7.   Operations with metadata

A description is the most popular type of metadata that BigQuery provides and we advise all of our clients to save them against each table to expedite the process of data discovery. Viewing, updating, and deleting this metadata are all free of charge. Excellent for lowering the cost of possessing a data catalog.

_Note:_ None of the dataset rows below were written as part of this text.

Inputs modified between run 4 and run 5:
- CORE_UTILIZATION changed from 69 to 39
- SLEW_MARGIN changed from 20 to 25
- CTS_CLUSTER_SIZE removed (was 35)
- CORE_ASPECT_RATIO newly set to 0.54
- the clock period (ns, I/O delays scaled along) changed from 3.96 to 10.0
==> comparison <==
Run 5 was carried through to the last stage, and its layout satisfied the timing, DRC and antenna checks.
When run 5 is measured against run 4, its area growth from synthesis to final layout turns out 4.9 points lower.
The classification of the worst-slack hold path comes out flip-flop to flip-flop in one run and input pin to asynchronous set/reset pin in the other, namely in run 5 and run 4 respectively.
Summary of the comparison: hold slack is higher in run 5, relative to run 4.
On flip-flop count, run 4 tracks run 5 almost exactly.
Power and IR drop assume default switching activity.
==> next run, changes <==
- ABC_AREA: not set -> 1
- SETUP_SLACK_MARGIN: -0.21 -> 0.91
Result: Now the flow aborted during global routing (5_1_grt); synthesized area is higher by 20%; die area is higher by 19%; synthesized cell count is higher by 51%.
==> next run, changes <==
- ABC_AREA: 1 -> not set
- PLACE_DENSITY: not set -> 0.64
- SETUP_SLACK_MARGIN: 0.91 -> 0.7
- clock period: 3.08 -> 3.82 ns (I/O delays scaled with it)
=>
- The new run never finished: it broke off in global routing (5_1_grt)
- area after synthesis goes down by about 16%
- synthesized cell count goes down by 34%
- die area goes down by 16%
==> branch delta: inputs <==
Design JAM, start of the top module:
module JAM (
input CLK,
input RST,
output reg [2:0] W,
output reg [2:0] J,
input [6:0] Cost,
output reg [3:0] MatchCount,
output reg [9:0] MinCost,
output reg Valid );
reg [2:0] n_state;
reg [2:0] c_state;
reg [2:0] max_index;
reg [2:0] max;
reg [2:0] sortlist [0:7];
reg directions [0:7];
reg sortable;
reg [2:0] list_index;
reg [9:0] cost_sum;
reg [9:0] cost_min;
parameter IDLE          = 3'd0,
          CAL_COST      = 3'd1,
          MIN_CONFIRM   = 3'd2,
          MOVE          = 3'd3,
          FIN           = 3'd4
;
always@(posedge CLK or posedge RST) begin
    if (RST) c_state <= IDLE;
    else c_state <= n_state;
end
always@(*) begin
    case(c_state)
        IDLE : n_state = CAL_COST;
        CAL_COST : n_state = (W == 3'd7) ? MIN_CONFIRM : c_state;
        MIN_CONFIRM : n_state = MOVE;
        MOVE : n_state = (sortable == 1'b0) ? FIN : CAL_COST;
        default : n_state = c_state;
    endcase
end
always @(posedge CLK or posedge RST) begin
    if(RST) list_index <= 3'd0;
    else if(n_state == CAL_COST) list_index <= list_index + 3'd1;
    else list_index <= 3'd0;
end
always @(posedge CLK or posedge RST) begin
    if(RST)begin
        sortlist[0] <= 3'd0;
        sortlist[1] <= 3'd1;
        sortlist[2] <= 3'd2;
        sortlist[3] <= 3'd3;
        sortlist[4] <= 3'd4;
        sortlist[5] <= 3'd5;
        sortlist[6] <= 3'd6;
        sortlist[7] <= 3'd7;
    end
    else if(c_state == MOVE && sortable == 1'b1)begin
        if(directions[sortlist[max_index]] == 1'b0)begin
            sortlist[max_index] <= sortlist[max_index-1];
            sortlist[max_index-1] <= sortlist[max_index];
        end
        else if(directions[sortlist[max_index]] == 1'b1)begin
            sortlist[max_index] <= sortlist[max_index+1];
            sortlist[max_index+1] <= sortlist[max_index];
        end
    end
end
always @(posedge CLK or posedge RST) begin
    if(RST)begin
        directions[0] <= 1'b0;
        directions[1] <= 1'b0;
        directions[2] <= 1'b0;
        directions[3] <= 1'b0;
        directions[4] <= 1'b0;
        directions[5] <= 1'b0;
        directions[6] <= 1'b0;
        directions[7] <= 1'b0;
    end
    else if(c_state == MOVE && sortable == 1'b1)begin
  ...
Settings: LEC_CHECK=0, ABC_AREA=0, CAP_MARGIN=20, CELL_PAD_IN_SITES_GLOBAL_PLACEMENT=2, CORE_ASPECT_RATIO=0.5, CORE_MARGIN=2, CORE_UTILIZATION=43, CTS_CLUSTER_DIAMETER=258, CTS_CLUSTER_SIZE=98, PLACE_DENSITY=0.85, SETUP_SLACK_MARGIN=2.66, SLEW_MARGIN=20; clock period 16.0 ns.
run.sh (not shown) runs the stock make flow with config.mk's settings and CLKGATE_MAP_FILE=.
==> inputs of branch ember, as changes to branch delta <==
Settings changed: ABC_AREA 0 to not set, CELL_PAD_IN_SITES_GLOBAL_PLACEMENT 2 to not set, CORE_ASPECT_RATIO 0.5 to not set, CORE_UTILIZATION 43 to 68, CTS_CLUSTER_DIAMETER 258 to not set, CTS_CLUSTER_SIZE 98 to not set, HOLD_SLACK_MARGIN set to -0.1, PLACE_DENSITY 0.85 to not set, SETUP_SLACK_MARGIN 2.66 to -0.82, TNS_END_PERCENT set to 5.
==> flow/constraint.sdc (replaced) <==
create_clock -name core_clock -period 11.7 [get_ports {CLK}]
set_input_delay 2.3400 -clock core_clock [delete_from_list [all_inputs] [get_ports {CLK}]]
set_output_delay 2.3400 -clock core_clock [all_outputs]
set_load 0.01 [all_outputs]
==> summary of the runs <==
Branch delta completed with no timing, DRC or antenna violations. Branch ember ended with an error in global routing. Between branch ember and branch delta, the lower die area is in branch ember (gap about 36%, measured against branch delta). In area after synthesis, branch ember and branch delta do not differ. In synthesized cell count, branch ember and branch delta do not differ.
==> flow/design.v <==
module single_stage_mult(clock, reset, 
                         product_in,  mplier_in,  mcand_in,  bmask_in,  inst_valid_in, dest_reg_in, NPC_in,
                         br_rec_en_1, br_rec_en_2, br_marker_1, br_marker_2, br_mispre_1, br_mispre_2,
                         product_out, mplier_out, mcand_out, bmask_out, inst_valid_out, dest_reg_out, NPC_out);
  input clock, reset, inst_valid_in;
  input [3:0]  bmask_in;
  input [63:0] product_in, mplier_in, mcand_in;
  input [5:0] dest_reg_in;
  input [63:0] NPC_in;
  input br_rec_en_1, br_rec_en_2;
  input [2:0] br_marker_1, br_marker_2;
  input br_mispre_1, br_mispre_2;
  output reg inst_valid_out;
  output reg [3:0]  bmask_out;
  output reg [63:0] mplier_out, mcand_out;
  output reg [5:0] dest_reg_out;
  output reg [63:0] NPC_out;
  output wire [63:0] product_out;
  reg  [63:0] prod_in_reg, partial_prod_reg;
  wire [63:0] partial_product, next_mplier, next_mcand;
  assign product_out = prod_in_reg + partial_prod_reg;
  assign partial_product = mplier_in[15:0] * mcand_in;
  assign next_mplier = {16'b0,mplier_in[63:16]};
  assign next_mcand = {mcand_in[47:0],16'b0};
  always @(posedge clock)
  begin
    prod_in_reg      <= product_in;
    partial_prod_reg <= partial_product;
    mplier_out       <= next_mplier;
    mcand_out        <= next_mcand;
  end
  reg next_inst_valid_out;
  reg [3:0] next_bmask_out;
  always@(*) begin
    next_inst_valid_out = inst_valid_in;
    next_bmask_out       = bmask_in;
    if( br_rec_en_1 & br_mispre_1 & bmask_in[br_marker_1] ) next_inst_valid_out = 0;
    else if( br_rec_en_2 & br_mispre_2 & bmask_in[br_marker_2] ) next_inst_valid_out = 0;
    if( br_rec_en_1 ) next_bmask_out[br_marker_1] = 0;
    if( br_rec_en_2 ) next_bmask_out[br_marker_2] = 0;
  end
  always@(posedge clock)
  begin
    if(reset) begin
      inst_valid_out <= 1'b0;
      bmask_out      <= 0;
      NPC_out        <= 0;
      dest_reg_out   <= 6'd31;
    end
    else begin
      inst_valid_out <= next_inst_valid_out;
      bmask_out      <= next_bmask_out;
      NPC_out        <= NPC_in;
      dest_reg_out   <= dest_reg_in;
    end
  end
endmodule
==> flow/design.v (excerpt) <==
module processor
(
	output reg w_en,
	output reg done,
	output reg [7:0] addr,
	output reg [31:0] data_out,
	input clk,
	input rst_n,
	input start,
	input [31:0] data_in
);
Settings: LEC_CHECK=0, ABC_AREA=1, CAP_MARGIN=0, CORE_MARGIN=2, CORE_UTILIZATION=71, CTS_CLUSTER_DIAMETER=102, CTS_CLUSTER_SIZE=32, GPL_ROUTABILITY_DRIVEN=0, GPL_TIMING_DRIVEN=1, PLACE_DENSITY_LB_ADDON=0.24, SLEW_MARGIN=40; clock period 4.46 ns.
run.sh (not shown) runs the stock make flow with config.mk's settings and CLKGATE_MAP_FILE=.
The starting point finished but failed the layout checks on setup timing.
==> next run, changes <==
Settings changed: CAP_MARGIN 0 to 20, CTS_CLUSTER_DIAMETER 102 to 298, CTS_CLUSTER_SIZE 32 to 98, PLACE_DENSITY from default to 0.42, PLACE_DENSITY_LB_ADDON 0.24 to default, SETUP_SLACK_MARGIN from default to 2.16, SLEW_MARGIN 40 to 20.
Clock period 4.46 ns to 7.21 ns, I/O delays scaled along.
- With this change the flow produced a clean layout
- sequential cell count stays the same
- final area fell by 5.6%
- worst setup slack gets better by 2.7 ns
- register-to-register slack gains 2.7 ns
- via count drops by 11%
- maximum frequency came out lower by 0.94%
==> next run, changes <==
Settings changed: ABC_AREA 1 to default, CORE_UTILIZATION 71 to 40, CTS_CLUSTER_DIAMETER 298 to default, CTS_CLUSTER_SIZE 98 to default, GPL_ROUTABILITY_DRIVEN 0 to default, GPL_TIMING_DRIVEN 1 to default, PLACE_DENSITY 0.42 to default, SETUP_SLACK_MARGIN 2.16 to default.
Clock period 7.21 ns to 5.61 ns, I/O delays scaled along.
Design area fell by 5.1%.
Utilization fell by 35 points.
Sequential share of layout area rose by 0.66 points.
Worst setup slack got worse by 2.1 ns.
Wire length fell by 5.4%.
Global-route usage fell by 16 points.
First-iteration DRC count fell by 29%.
Register-to-register slack got worse by 2.1 ns.
Clock skew stays flat.
==> next run, changes <==
Settings changed: ABC_AREA from default to 1, CORE_UTILIZATION 40 to 68.
Clock period 5.61 ns to 8.63 ns, I/O delays scaled along.
Setup slack improves by 3.0 ns. Sequential share of layout area went down by 0.63 points. Via count increases by 22%. Cell area came out higher by 4.3%. Utilization is higher by 30 points. First-iteration DRC count is higher by 27%. Final cell count rose by 12%. Count of clock-buffer cells in the layout fell by 1. Global-route usage came out higher by 15 points.

* * *

Setup of run A:
The RTL this note starts from:
==> flow/design.v <==
module processor
(
	output reg w_en,
	output reg done,
	output reg [7:0] addr,
	output reg [31:0] data_out,
	input clk,
	input rst_n,
	input start,
	input [31:0] data_in
);
	parameter RESET = 3'd0;
	parameter READ_DATA = 3'd1;
	parameter READ_INSTRUCTON = 3'd2;
	parameter DELAY = 3'd3;
	parameter EXECUTE = 3'd4;
	parameter ADD = 3'd0;
	parameter SUB = 3'd1;
	parameter MUL = 3'd2;
	parameter TR = 3'd3;
	parameter DET = 3'd4;
	reg [2:0] cs,ns;
	reg [1:0] read_data_counter;
	reg [3:0] a11,a12,a21,a22,b11,b12,b21,b22;
	always@(posedge clk or negedge rst_n)begin
		if(~rst_n) cs <= RESET;
		else cs <= ns;
	end
	always@(*)begin
		case(cs)
			RESET : ns = (start & rst_n) ? READ_DATA : RESET;
			READ_DATA : ns = (read_data_counter == 2) ? READ_INSTRUCTON : READ_DATA;
			READ_INSTRUCTON : ns = DELAY;
			DELAY : ns = EXECUTE;
			EXECUTE : ns = RESET;
			default : ns = RESET;
		endcase
	end
	always@(posedge clk or negedge rst_n)begin
		if(~rst_n)begin
			done <= 0;
			w_en <= 0;
			addr <= 8'd255;
			data_out <= 0;
			read_data_counter <= 0;
			a11 <= 0;
			a12 <= 0;
			a21 <= 0; 
			a22 <= 0;
			b11 <= 0;
			b12 <= 0;
			b21 <= 0;
			b22 <= 0;	
		end
		else begin
			case(ns)
				RESET : begin
					done <= 0;
					w_en <= 0;
					addr <= 8'd255;
					data_out <= 0;
					read_data_counter <= 0;
					a11 <= 0;
					a12 <= 0;
					a21 <= 0; 
					a22 <= 0;
					b11 <= 0;
					b12 <= 0;
					b21 <= 0;
					b22 <= 0;
				end
				READ_DATA : begin
					done <= 0;
					w_en <= 0;
					addr <= 8'd255;
					data_out <= 0;
					read_data_counter <= read_data_counter + 1;
					a11 <= data_in[3:0];
					a12 <= data_in[7:4];
					a21 <= data_in[11:8]; 
					a22 <= data_in[15:12];
					b11 <= data_in[19:16];
					b12 <= data_in[23:20];
					b21 <= data_in[27:24];
					b22 <= data_in[31:28];
				end
				READ_INSTRUCTON : begin
					done <= 0;
					w_en <= 0;
					addr <= 0;
					data_out <= 0;
					read_data_counter <= 0;
					a11 <= a11;
					a12 <= a12;
					a21 <= a21; 
					a22 <= a22;
					b11 <= b11;
					b12 <= b12;
					b21 <= b21;
					b22 <= b22;
				end
				DELAY : begin
					done <= done;
					w_en <= w_en;
					addr <= addr;
					data_out <= 0;
					read_data_counter <= 0;
					a11 <= a11;
					a12 <= a12;
					a21 <= a21; 
					a22 <= a22;
					b11 <= b11;
					b12 <= b12;
					b21 <= b21;
					b22 <= b22;
				end
				EXECUTE : begin
					addr <= data_in[7:0];
					read_data_counter <= read_data_counter;
					a11 <= a11;
					a12 <= a12;
					a21 <= a21; 
					a22 <= a22;
					b11 <= b11;
					b12 <= b12;
					b21 <= b21;
					b22 <= b22;
					case(data_in[31:29])
						ADD : begin
							done <= 1;
							w_en <= 1;
							data_out [7:0] <= $signed(a11) + $signed(b11);
							data_out [15:8] <= $signed(a12) + $signed(b12);
							data_out [23:16] <= $signed(a21) + $signed(b21);
							data_out [31:24] <= $signed(a22) + $signed(b22);
						end
						SUB : begin
							done <= 1;
							w_en <= 1;
							data_out [7:0] <= $signed(a11) - $signed(b11);
							data_out [15:8] <= $signed(a12) - $signed(b12);
							data_out [23:16] <= $signed(a21) - $signed(b21);
							data_out [31:24] <= $signed(a22) - $signed(b22);
						end
						MUL : begin
							done <= 1;
							w_en <= 1;
							data_out [7:0] <= ($signed(a11) * $signed(b11)) + ($signed(a12) * $signed(b21));
							data_out [15:8] <= ($signed(a11) * $signed(b12)) + ($signed(a12) * $signed(b22));
							data_out [23:16] <= ($signed(a21) * $signed(b11)) + ($signed(a22) * $signed(b21));
							data_out [31:24] <= ($signed(a21) * $signed(b12)) + ($signed(a22) * $signed(b22));
						end
						TR : begin
							done <= 1;
							w_en <= 1;
							data_out [7:0] <= {a11[3],a11[3],a11[3],a11[3],a11};
							data_out [15:8] <= {a21[3],a21[3],a21[3],a21[3],a21};
							data_out [23:16] <= {a12[3],a12[3],a12[3],a12[3],a12};
							data_out [31:24] <= {a22[3],a22[3],a22[3],a22[3],a22};
						end
						DET : begin
							done <= 1;
							w_en <= 1;
							data_out <= ($signed(a11) * $signed(a22)) - ($signed(a12) * $signed(a21));
						end
						default : begin
							done <= 0;
							w_en <= 0;
						end
					endcase
				end
			endcase
		end
	end
endmodule
==> flow/config.mk <==
export PLATFORM = sky130hd
export DESIGN_NAME = processor
export DESIGN_NICKNAME = processor
export VERILOG_FILES = /design/flow/design.v
export SDC_FILE = /design/flow/constraint.sdc
export NUM_CORES = 4
export LEC_CHECK = 0
export ABC_AREA = 1
export CAP_MARGIN = 40
export CORE_ASPECT_RATIO = 0.5
export CORE_MARGIN = 2
export CORE_UTILIZATION = 61
export CTS_CLUSTER_DIAMETER = 371
export CTS_CLUSTER_SIZE = 99
export PLACE_DENSITY = 0.82
export SETUP_SLACK_MARGIN = 0.74
export SLEW_MARGIN = 20
export TNS_END_PERCENT = 20
==> flow/constraint.sdc <==
create_clock -name core_clock -period 5.06 [get_ports {clk}]
set_input_delay 1.0120 -clock core_clock [delete_from_list [all_inputs] [get_ports {clk}]]
set_output_delay 1.0120 -clock core_clock [all_outputs]
set_load 0.01 [all_outputs]
> inputs changed (run A -> run B)
- changing SETUP_SLACK_MARGIN from 0.74 to -0.12
- changing CAP_MARGIN from 40 to 15
- removing CORE_ASPECT_RATIO (formerly 0.5)
- removing PLACE_DENSITY (formerly 0.82)
- changing CORE_UTILIZATION from 61 to 70
- changing CTS_CLUSTER_DIAMETER from 371 to 28
- removing TNS_END_PERCENT (formerly 20)
- removing CTS_CLUSTER_SIZE (formerly 99)
- changing the clock period (ns, I/O delays scaled along) from 5.06 to 4.01
--- outcome ---
In run B the implementation completed, yet the final layout does not meet the checks, the culprit being setup timing.
Final-layout clock-cell area share delta (run B -> run A): insignificant
Layout sequential cell count: run B vs run A identical
Looking only at final worst slack, and setting everything else aside, the lower value of run B and run A goes to run B.
Sort run B and run A by cell area after layout desc -> top: run B
diff inputs: run B => run C
- CAP_MARGIN now 20, was 15
- CTS_CLUSTER_DIAMETER no longer set, was 28
- SETUP_SLACK_MARGIN now 1.18, was -0.12
- ABC_AREA no longer set, was 1
- CORE_UTILIZATION now 58, was 70
- the clock period (ns, I/O delays scaled along) now 4.88, was 4.01
==> results <==
Run C ended with every stage complete and zero timing, DRC or antenna violations. [compare] base=run B new=run C: final count of negative-setup-slack endpoints moved down; chip area in the Yosys report went down by 7.3%; final worst setup slack shows an increase of 1.06 ns.
Setup changes, run C to run D
- CTS_CLUSTER_SIZE: unset -> 22
- SETUP_SLACK_MARGIN: 1.18 -> 0.74
- CORE_UTILIZATION: 58 -> 70
- the clock period (ns, I/O delays scaled along): 4.88 -> 6.39
==> results <==
Delta (run D minus run C): synthesized cell count about even, final area fell about 8%, wire length fell 2.7%, worst hold slack about even, headroom to the max-slew limit fell 10 points.
Delta (run D minus run C): antenna cell count has increased, part of the cycle the worst path needs has decreased.
The final reports for run D and run C show area of the core lower in the former.
Compared run D vs run C, and fraction of area in clock buffers and inverters is down in run D.
Comparing run D and run C, first-pass GRT wire length is higher on run C.

* * *

## job 101
Starts from the design.v that is shown in full above.
make LEC_CHECK=0 ABC_AREA=1 CAP_MARGIN=20 CORE_MARGIN=2 CORE_UTILIZATION=72 CTS_CLUSTER_DIAMETER=28 CTS_CLUSTER_SIZE=72 MAX_ROUTING_LAYER=met4 PLACE_DENSITY_LB_ADDON=0.19 SETUP_SLACK_MARGIN=1.33 SLEW_MARGIN=20 finish   # period 4.7 ns
Job 101 finished all stages; the layout is clean.
Modified inputs, job 102 compared to job 101
Settings: CTS_CLUSTER_SIZE: 72 -> unset; CTS_CLUSTER_DIAMETER: 28 -> unset; SETUP_SLACK_MARGIN: 1.33 -> 0.74; MAX_ROUTING_LAYER: met4 -> unset; PLACE_DENSITY_LB_ADDON: 0.19 -> 0.25; ABC_AREA: 1 -> unset; the clock period (ns, I/O delays scaled along): 4.7 -> 6.55.
Findings:
Of job 102 and job 101, the higher summed instance area of the synthesized netlist belongs to job 101.
Min final cell count across job 102 and job 101: job 102
Going from job 101 to job 102, cell count after placement shrank by more than 10%.
Diff job 102 and job 101: count of clock-buffer cells in the layout lower in job 102
Job 101 → job 102: count of unique library cells instantiated by Yosys went up by 4; final core area utilization went down by 9.0 points; total cell area at the placement stage went down by about 10%; count of mapped cells out of synthesis went down by 387.
Looking at number of design-rule violations left by the first detailed-router iteration, job 102 sits about 47% lower than job 101 does.
In the reports for job 102 and job 101, the larger maximum clock frequency belongs to job 101.
What job 103 does differently from job 102 at the input level:
Settings: PLACE_DENSITY_LB_ADDON removed (was 0.25); TNS_END_PERCENT newly set to 5; CAP_MARGIN changed from 20 to 15; CTS_CLUSTER_DIAMETER newly set to 28; SETUP_SLACK_MARGIN changed from 0.74 to 1.26; the clock period (ns, I/O delays scaled along) changed from 6.55 to 4.68.
Results
To summarise job 103: no stage aborted, but the layout did not pass its checks, failing on negative setup slack.
Status: clock buffer and inverter area fraction after layout parity (job 102, job 103)
What job 103 reported for amount of wire on met2 after detailed routing has to be multiplied by 0.922 to get the figure for job 102.
Going from job 102 to job 103, first-iteration detailed-routing DRC count shrank by a few percent.
Going from job 102 to job 103, post-route worst hold slack grows by 10 ps.
What job 104 does differently from job 103 at the input level:
Settings: putting ABC_AREA at 1 where nothing was set; putting MAX_ROUTING_LAYER at met4 where nothing was set; swapping 1.26 for 0.44 in SETUP_SLACK_MARGIN; clearing TNS_END_PERCENT, which used to be 5; putting CTS_CLUSTER_SIZE at 74 where nothing was set; swapping 15 for 20 in CAP_MARGIN; swapping 4.68 for 4.7 in the clock period (ns, I/O delays scaled along).
## What came out
- Although it ran to completion, job 103 produced a layout that fails the final checks because of negative setup slack.
- [job 104] flow finished | final checks: failed | reasons: negative setup slack
- Compared with job 103, the detailed router inserted more vias in job 104.
- Job 103 has a lower total length of routed met3 wires than job 104.
- In job 104, the buffers inserted during post-CTS setup optimization came out 23 above the value in job 103.
- Sort job 104 and job 103 by count of clock-buffer cells in the layout, descending, and job 103 comes first.
- Sort job 104 and job 103 by proportion of cell area occupied by registers asc -> top: job 104
- Delta (job 104 minus job 103): cell area +11%, number of logic stages on the critical path including buffering now sits higher, combined area of all synthesized cells up 7.8%.
- Looking only at average size of a mapped cell, and setting everything else aside, the higher value of job 104 and job 103 goes to job 103.
Relative to job 104, the following input files were edited for job 105:
Settings: a change of CTS_CLUSTER_SIZE from 74 to 14; a change of SETUP_SLACK_MARGIN from 0.44 to 0.45; a deleted ABC_AREA that had been 1; an added PLACE_DENSITY_LB_ADDON of 0.19.
Findings:
[job 105] flow finished | final checks: failed | reasons: negative setup slack. Per the comparison of job 105 with job 104, post-synthesis instance total fell 387; instance count after placement with tap cells included shrank by 398. Worst setup slack in job 105 vs job 104: up 22 ps. For the path length in cells of the critical path, job 105 came in 5 lower than job 104 did. NOTE: final routed wirelength across all metal layers in job 105 falls short of that of job 104. [diff] full die area, job 105 relative to job 104: improvement. The fmax reported for job 105 is greater than that of job 104 by 0.45%.

* * *

// processor: RTL as listed in full above, without the edits since
Settings: LEC_CHECK=0, CAP_MARGIN=20, CORE_MARGIN=3, CORE_UTILIZATION=54, CTS_CLUSTER_DIAMETER=307, CTS_CLUSTER_SIZE=100, HOLD_SLACK_MARGIN=-0.06, PLACE_DENSITY=0.37, SLEW_MARGIN=20, TNS_END_PERCENT=15; clock period 7.0 ns.
==> next run, changes <==
- CORE_MARGIN: 3 -> 2
- CORE_UTILIZATION: 54 -> 25
- CTS_CLUSTER_DIAMETER: 307 -> default
- CTS_CLUSTER_SIZE: 100 -> default
- HOLD_SLACK_MARGIN: -0.06 -> default
- PLACE_DENSITY: 0.37 -> default
- TNS_END_PERCENT: 15 -> default
- clock period: 7.0 -> 5.61 ns (I/O delays scaled with it)
After rerunning: The new run completed without violations; flip-flop count stays the same; sequential share of layout area falls by 0.63 points; area after synthesis does not change; fmax goes up by 5.5%; non-clock buffer count increases by 14; routed wire length rose by 6.6%.
==> next run, changes <==
- CORE_UTILIZATION: 25 -> 72
- CTS_CLUSTER_DIAMETER: default -> 28
- MAX_ROUTING_LAYER: default -> met4
- SETUP_SLACK_MARGIN: default -> 1.33
- clock period: 5.61 -> 4.7 ns (I/O delays scaled with it)
Effect:
- The changed run completed and failed the layout checks on setup timing
- setup slack loses 0.44 ns
- worst hold slack improved by 0.0033 ns
- wire length goes up by 9.4%
- core utilization goes up by 58 points
- final area went up by 2.7%
- fmax increases by 9.8%
==> next run, changes <==
- CTS_CLUSTER_SIZE: default -> 14
- HOLD_SLACK_MARGIN: default -> -0.05
- PLACE_DENSITY_LB_ADDON: default -> 0.24
- SETUP_SLACK_MARGIN: 1.33 -> 1.18
- TNS_END_PERCENT: default -> 5
- clock period: 4.7 -> 4.88 ns (I/O delays scaled with it)
What happened: The new run ran to the end with no violations; count of clock-buffer cells in the layout is unchanged; area after synthesis does not change; routed wire length came out lower by a little under a tenth; non-clock buffer count went down by 25; die area is unchanged; core utilization went down by 2.6 points; cell area went down by a few percent; cell count is lower slightly; setup slack gets better by 0.30 ns.
==> next run, changes <==
- CTS_CLUSTER_DIAMETER: 28 -> 102
- CTS_CLUSTER_SIZE: 14 -> default
- GPL_ROUTABILITY_DRIVEN: default -> 0
- GPL_TIMING_DRIVEN: default -> 1
- HOLD_SLACK_MARGIN: -0.05 -> -0.1
- SETUP_SLACK_MARGIN: 1.18 -> default
- TNS_END_PERCENT: 5 -> default
- clock period: 4.88 -> 4.58 ns (I/O delays scaled with it)
The changed run reached the layout checks and failed them: setup timing; sequential share of layout area went down by 0.40 points; worst setup slack degrades by 0.41 ns; routed wire length went up by roughly a tenth; area after synthesis does not change; die area does not change; global-route usage went up by 0.39 points; final cell count went up by a few percent; via count went up by a few percent.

For creating SQL data pipelines in BigQuery, we highly recommend using the data build tool (dbt), which has complete support for automatically updating table metadata. An excellent method for automatically documenting data assets.

8.   Using pseudo-column queries

Pseudo columns are supported in some BigQuery tables. For instance, we often witness clients using Firestore’s built-in feature to export data to BigQuery. The process of creating cost-effective SELECT queries is facilitated by the automated assignment of the date as the _TABLE_SUFFIX to date shared tables that receive exported data. You are allowed to browse any bogus column.

9.   Making Meta table queries

The following meta tables can be queried for free:

  • __PARTITIONS_SUMMARY:

Used to extract partition metadata from a partitioned table that was either produced during ingestion or already partitioned.

  • __TABLE_SUMMARY:

This function is used to get metadata from tables and views inside a dataset.

10.  Functions Defined by the User (UDFs)

One of the nicest is perhaps the one we left for last; there is no fee to execute a UDF. Knowing that a UDF can carry out some rather sophisticated processing (as they support Javascript and its related libraries) is a very useful thing.

Conclusion

In conclusion, understanding that BigQuery has them should be quite beneficial in guaranteeing that data analytics solutions are constructed economically.